[Saved entries]
┌──
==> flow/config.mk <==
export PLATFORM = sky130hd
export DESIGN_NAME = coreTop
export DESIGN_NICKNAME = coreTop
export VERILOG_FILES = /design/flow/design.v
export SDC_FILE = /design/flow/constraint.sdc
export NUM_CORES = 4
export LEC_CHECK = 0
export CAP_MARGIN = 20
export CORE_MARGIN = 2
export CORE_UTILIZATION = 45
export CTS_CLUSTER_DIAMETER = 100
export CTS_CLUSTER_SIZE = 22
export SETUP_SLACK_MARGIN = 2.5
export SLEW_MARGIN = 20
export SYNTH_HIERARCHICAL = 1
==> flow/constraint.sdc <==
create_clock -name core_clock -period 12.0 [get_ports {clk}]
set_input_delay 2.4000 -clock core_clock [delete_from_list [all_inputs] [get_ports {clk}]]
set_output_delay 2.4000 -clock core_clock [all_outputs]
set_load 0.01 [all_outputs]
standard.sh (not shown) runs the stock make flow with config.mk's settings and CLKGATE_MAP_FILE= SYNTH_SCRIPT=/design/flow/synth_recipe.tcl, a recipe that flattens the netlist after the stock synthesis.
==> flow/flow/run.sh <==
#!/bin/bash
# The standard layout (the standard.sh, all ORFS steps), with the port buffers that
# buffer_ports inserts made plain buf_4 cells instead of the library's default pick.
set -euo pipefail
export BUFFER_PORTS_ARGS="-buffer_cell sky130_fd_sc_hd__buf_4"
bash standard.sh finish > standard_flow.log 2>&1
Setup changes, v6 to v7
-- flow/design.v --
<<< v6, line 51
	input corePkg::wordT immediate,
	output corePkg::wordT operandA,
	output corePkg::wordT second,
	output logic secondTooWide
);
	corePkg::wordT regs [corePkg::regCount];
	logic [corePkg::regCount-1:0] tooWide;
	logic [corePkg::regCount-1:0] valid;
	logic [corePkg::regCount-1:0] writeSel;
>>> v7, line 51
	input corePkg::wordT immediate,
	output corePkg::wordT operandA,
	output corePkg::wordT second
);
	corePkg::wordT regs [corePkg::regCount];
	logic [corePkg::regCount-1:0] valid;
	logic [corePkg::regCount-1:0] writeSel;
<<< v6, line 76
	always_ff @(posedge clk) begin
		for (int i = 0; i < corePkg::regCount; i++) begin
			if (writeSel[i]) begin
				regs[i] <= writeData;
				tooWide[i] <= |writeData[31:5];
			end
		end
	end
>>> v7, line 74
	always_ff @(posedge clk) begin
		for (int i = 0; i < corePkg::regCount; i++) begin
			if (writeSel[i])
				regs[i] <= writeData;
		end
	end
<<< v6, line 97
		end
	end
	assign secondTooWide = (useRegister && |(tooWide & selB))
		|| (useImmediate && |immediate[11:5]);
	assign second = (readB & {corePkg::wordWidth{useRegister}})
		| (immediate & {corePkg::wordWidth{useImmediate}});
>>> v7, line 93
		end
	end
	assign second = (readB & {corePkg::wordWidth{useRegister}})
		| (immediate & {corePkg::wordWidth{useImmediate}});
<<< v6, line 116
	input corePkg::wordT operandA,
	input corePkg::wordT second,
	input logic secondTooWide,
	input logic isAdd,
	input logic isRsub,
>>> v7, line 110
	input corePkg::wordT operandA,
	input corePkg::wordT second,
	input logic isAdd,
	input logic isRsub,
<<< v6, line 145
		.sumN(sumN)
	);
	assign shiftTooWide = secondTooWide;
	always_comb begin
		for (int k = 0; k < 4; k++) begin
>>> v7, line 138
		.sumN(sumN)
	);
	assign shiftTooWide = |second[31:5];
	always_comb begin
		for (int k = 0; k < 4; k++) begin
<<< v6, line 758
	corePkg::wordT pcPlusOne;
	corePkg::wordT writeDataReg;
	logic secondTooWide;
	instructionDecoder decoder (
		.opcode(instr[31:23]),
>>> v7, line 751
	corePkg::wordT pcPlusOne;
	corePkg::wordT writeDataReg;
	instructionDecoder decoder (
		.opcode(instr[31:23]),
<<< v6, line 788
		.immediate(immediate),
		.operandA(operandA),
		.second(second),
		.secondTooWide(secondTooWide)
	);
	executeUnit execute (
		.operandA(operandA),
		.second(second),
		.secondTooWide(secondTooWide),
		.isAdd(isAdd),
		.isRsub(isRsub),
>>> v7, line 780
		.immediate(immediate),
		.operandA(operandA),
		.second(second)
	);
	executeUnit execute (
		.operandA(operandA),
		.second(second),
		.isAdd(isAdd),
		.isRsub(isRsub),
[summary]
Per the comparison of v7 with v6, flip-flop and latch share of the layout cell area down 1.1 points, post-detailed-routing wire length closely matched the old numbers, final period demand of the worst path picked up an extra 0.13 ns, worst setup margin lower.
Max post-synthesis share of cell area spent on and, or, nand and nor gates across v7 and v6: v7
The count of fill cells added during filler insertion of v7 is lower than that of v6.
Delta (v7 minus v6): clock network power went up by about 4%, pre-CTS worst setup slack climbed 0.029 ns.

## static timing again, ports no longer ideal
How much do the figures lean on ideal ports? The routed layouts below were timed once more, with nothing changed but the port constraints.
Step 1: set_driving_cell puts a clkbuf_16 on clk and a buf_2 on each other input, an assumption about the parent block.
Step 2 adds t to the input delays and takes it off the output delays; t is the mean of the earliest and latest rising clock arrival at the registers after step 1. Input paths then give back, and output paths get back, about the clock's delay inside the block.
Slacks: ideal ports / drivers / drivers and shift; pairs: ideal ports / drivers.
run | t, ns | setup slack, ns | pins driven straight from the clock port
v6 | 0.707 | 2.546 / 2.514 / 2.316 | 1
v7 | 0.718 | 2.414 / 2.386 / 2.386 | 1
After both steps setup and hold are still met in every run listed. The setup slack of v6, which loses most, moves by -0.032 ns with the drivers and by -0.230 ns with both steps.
└──
- [PROBLEM STATEMENT] In this exercise, give every record above again exactly.

- [WRITTEN ANSWER]
==> flow/config.mk <==
export PLATFORM = sky130hd
export DESIGN_NAME = coreTop
export DESIGN_NICKNAME = coreTop
export VERILOG_FILES = /design/flow/design.v
export SDC_FILE = /design/flow/constraint.sdc
export NUM_CORES = 4
export LEC_CHECK = 0
export CAP_MARGIN = 20
export CORE_MARGIN = 2
export CORE_UTILIZATION = 45
export CTS_CLUSTER_DIAMETER = 100
export CTS_CLUSTER_SIZE = 22
export SETUP_SLACK_MARGIN = 2.5
export SLEW_MARGIN = 20
export SYNTH_HIERARCHICAL = 1
==> flow/constraint.sdc <==
create_clock -name core_clock -period 12.0 [get_ports {clk}]
set_input_delay 2.4000 -clock core_clock [delete_from_list [all_inputs] [get_ports {clk}]]
set_output_delay 2.4000 -clock core_clock [all_outputs]
set_load 0.01 [all_outputs]
standard.sh (not shown) runs the stock make flow with config.mk's settings and CLKGATE_MAP_FILE= SYNTH_SCRIPT=/design/flow/synth_recipe.tcl, a recipe that flattens the netlist after the stock synthesis.
==> flow/flow/run.sh <==
#!/bin/bash
# The standard layout (the standard.sh, all ORFS steps), with the port buffers that
# buffer_ports inserts made plain buf_4 cells instead of the library's default pick.
set -euo pipefail
export BUFFER_PORTS_ARGS="-buffer_cell sky130_fd_sc_hd__buf_4"
bash standard.sh finish > standard_flow.log 2>&1
Setup changes, v6 to v7
-- flow/design.v --
<<< v6, line 51
	input corePkg::wordT immediate,
	output corePkg::wordT operandA,
	output corePkg::wordT second,
	output logic secondTooWide
);
	corePkg::wordT regs [corePkg::regCount];
	logic [corePkg::regCount-1:0] tooWide;
	logic [corePkg::regCount-1:0] valid;
	logic [corePkg::regCount-1:0] writeSel;
>>> v7, line 51
	input corePkg::wordT immediate,
	output corePkg::wordT operandA,
	output corePkg::wordT second
);
	corePkg::wordT regs [corePkg::regCount];
	logic [corePkg::regCount-1:0] valid;
	logic [corePkg::regCount-1:0] writeSel;
<<< v6, line 76
	always_ff @(posedge clk) begin
		for (int i = 0; i < corePkg::regCount; i++) begin
			if (writeSel[i]) begin
				regs[i] <= writeData;
				tooWide[i] <= |writeData[31:5];
			end
		end
	end
>>> v7, line 74
	always_ff @(posedge clk) begin
		for (int i = 0; i < corePkg::regCount; i++) begin
			if (writeSel[i])
				regs[i] <= writeData;
		end
	end
<<< v6, line 97
		end
	end
	assign secondTooWide = (useRegister && |(tooWide & selB))
		|| (useImmediate && |immediate[11:5]);
	assign second = (readB & {corePkg::wordWidth{useRegister}})
		| (immediate & {corePkg::wordWidth{useImmediate}});
>>> v7, line 93
		end
	end
	assign second = (readB & {corePkg::wordWidth{useRegister}})
		| (immediate & {corePkg::wordWidth{useImmediate}});
<<< v6, line 116
	input corePkg::wordT operandA,
	input corePkg::wordT second,
	input logic secondTooWide,
	input logic isAdd,
	input logic isRsub,
>>> v7, line 110
	input corePkg::wordT operandA,
	input corePkg::wordT second,
	input logic isAdd,
	input logic isRsub,
<<< v6, line 145
		.sumN(sumN)
	);
	assign shiftTooWide = secondTooWide;
	always_comb begin
		for (int k = 0; k < 4; k++) begin
>>> v7, line 138
		.sumN(sumN)
	);
	assign shiftTooWide = |second[31:5];
	always_comb begin
		for (int k = 0; k < 4; k++) begin
<<< v6, line 758
	corePkg::wordT pcPlusOne;
	corePkg::wordT writeDataReg;
	logic secondTooWide;
	instructionDecoder decoder (
		.opcode(instr[31:23]),
>>> v7, line 751
	corePkg::wordT pcPlusOne;
	corePkg::wordT writeDataReg;
	instructionDecoder decoder (
		.opcode(instr[31:23]),
<<< v6, line 788
		.immediate(immediate),
		.operandA(operandA),
		.second(second),
		.secondTooWide(secondTooWide)
	);
	executeUnit execute (
		.operandA(operandA),
		.second(second),
		.secondTooWide(secondTooWide),
		.isAdd(isAdd),
		.isRsub(isRsub),
>>> v7, line 780
		.immediate(immediate),
		.operandA(operandA),
		.second(second)
	);
	executeUnit execute (
		.operandA(operandA),
		.second(second),
		.isAdd(isAdd),
		.isRsub(isRsub),
[summary]
Per the comparison of v7 with v6, flip-flop and latch share of the layout cell area down 1.1 points, post-detailed-routing wire length closely matched the old numbers, final period demand of the worst path picked up an extra 0.13 ns, worst setup margin lower.
Max post-synthesis share of cell area spent on and, or, nand and nor gates across v7 and v6: v7
The count of fill cells added during filler insertion of v7 is lower than that of v6.
Delta (v7 minus v6): clock network power went up by about 4%, pre-CTS worst setup slack climbed 0.029 ns.

## static timing again, ports no longer ideal
How much do the figures lean on ideal ports? The routed layouts below were timed once more, with nothing changed but the port constraints.
Step 1: set_driving_cell puts a clkbuf_16 on clk and a buf_2 on each other input, an assumption about the parent block.
Step 2 adds t to the input delays and takes it off the output delays; t is the mean of the earliest and latest rising clock arrival at the registers after step 1. Input paths then give back, and output paths get back, about the clock's delay inside the block.
Slacks: ideal ports / drivers / drivers and shift; pairs: ideal ports / drivers.
run | t, ns | setup slack, ns | pins driven straight from the clock port
v6 | 0.707 | 2.546 / 2.514 / 2.316 | 1
v7 | 0.718 | 2.414 / 2.386 / 2.386 | 1
After both steps setup and hold are still met in every run listed. The setup slack of v6, which loses most, moves by -0.032 ns with the drivers and by -0.230 ns with both steps.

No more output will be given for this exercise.